Uncovering Structures Beyond the Observable Universe
Scope and Impact of Work
Prof. Mahan has made a substantial impact in the fields of geometric group theory, low-dimensional topology and complex geometry. His work in all these fields is characterized by its creativity and clever use of delicate geometric arguments.
In the 1970’s, Thurston introduced a far-reaching program to study hyperbolic 3-manifolds which complemented his approach to his Geometrization Conjecture. In the last decade, tremendous progress has been made on Thurston’s original program and most of his conjectural picture has now been verified. One highlight of this success was Mahan’s proof that every Kleinian surface group admits a Cannon-Thurston map. This result has already had many applications within the study of hyperbolic manifolds and Mahan and his co-authors have generalized the techniques involved to apply to much more general situations arising in geometric group theory.
More recently, Mahan has expanded his research program to the study of complex geometry. His work has clarified which groups can arise as fundamental groups of various classes of complex manifolds. For example, in collaboration with Biswas, he characterized exactly which one-relator groups arise as fundamental groups of Kahler manifolds.
Prof. Mahan Mj was born Mahan Mitra in 1968 and went to St. Xavier’s Collegiate School in Kolkata. He went to IIT-Kanpur, initially to major in Electrical Engineering, but switched later to mathematics. He graduated with a Masters degree in 1992. He received his Ph.D. from the University of California, Berkeley in 1997. His thesis was called Maps on Boundaries of Hyperbolic Metric Spaces. After a few months at the Institute of Mathematical Sciences, Chennai, he joined the Ramakrishna Mission in 1998 and received his saffron robe and became a monk in 2008. He received the Shanti Swarup Bhatnagar award in 2011.
M.Sc. (Mathematics), IIT-Kanpur
Ph.D., University of California, Berkeley
Wins the Sloan Fellowship
Joins the Ramakrishna Mission
Receives saffron robes and becomes monk
Wins the Shanti Swarup Bhatnagar award
Wins the Infosys Prize in Mathematical Sciences
Invited to speak at the International Congress of Mathematicians in Rio de Janeiro
Prof.

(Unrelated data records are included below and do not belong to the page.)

`config.mk`:
```
export PLATFORM = sky130hd
export DESIGN_NAME = krcg_ram
export DESIGN_NICKNAME = d
export VERILOG_FILES = /design/src/rtl/krcg_ram.sv
export SDC_FILE = /design/constraint.sdc
export NUM_CORES = 1
export LEC_CHECK = 0
export BUFFER_PORTS_ARGS = -buffer_cell sky130_fd_sc_hd__buf_2
export CAP_MARGIN = 20
export CORE_ASPECT_RATIO = 0.9
export CORE_MARGIN = 2
export CORE_UTILIZATION = 30
export CTS_CLUSTER_SIZE = 16
export DETAILED_ROUTE_END_ITERATION = 12
export PLACE_DENSITY = 0.48
export SLEW_MARGIN = 25
export SYNTH_ARGS = -nofsm -noshare
export SYNTH_HDL_FRONTEND = slang
export SYNTH_SLANG_ARGS = --single-unit
```
`constraint.sdc`:
```
create_clock -name clk -period 2 [get_ports clk]
set_input_delay 0.4 -clock clk [delete_from_list [all_inputs] [get_ports clk]]
set_output_delay 0.4 -clock clk [all_outputs]
set_load 0.01 [all_outputs]
```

Mahan Mj’s most prominent result is a proof of Thurston’s conjecture that every Kleinian surface group admits aCannon-Thurston map. A Kleinian surface group is a properly discontinuous action of the fundamental group of a closed surface on hyperbolic 3-space by isometries. A Cannon-Thurston map is a continuous equivariant map from the boundary of the surface group into the boundary of hyperbolic 3-space. In many cases, the Cannon-Thurston map will be a sphere-filling curve. As a consequence, Mahan Mj proves that if the limit set of a finitely generated Kleinian group is connected, then it is locally connected. This result has already had many applications in the study of hyperbolic 3-manifolds and Mahan and his co-authors have studied Cannon-Thurston maps in more general geometric group theoretic settings. The jury was also impressed by Mahan’s varied work on pattern rigidity and fundamental groups of complex manifolds.
"Mahan’s work is an important milestone in Thurston’s program, started almost forty years ago, of classifying and understanding the possible shapes of low dimensional spaces using the group of symmetries that they have as a tool".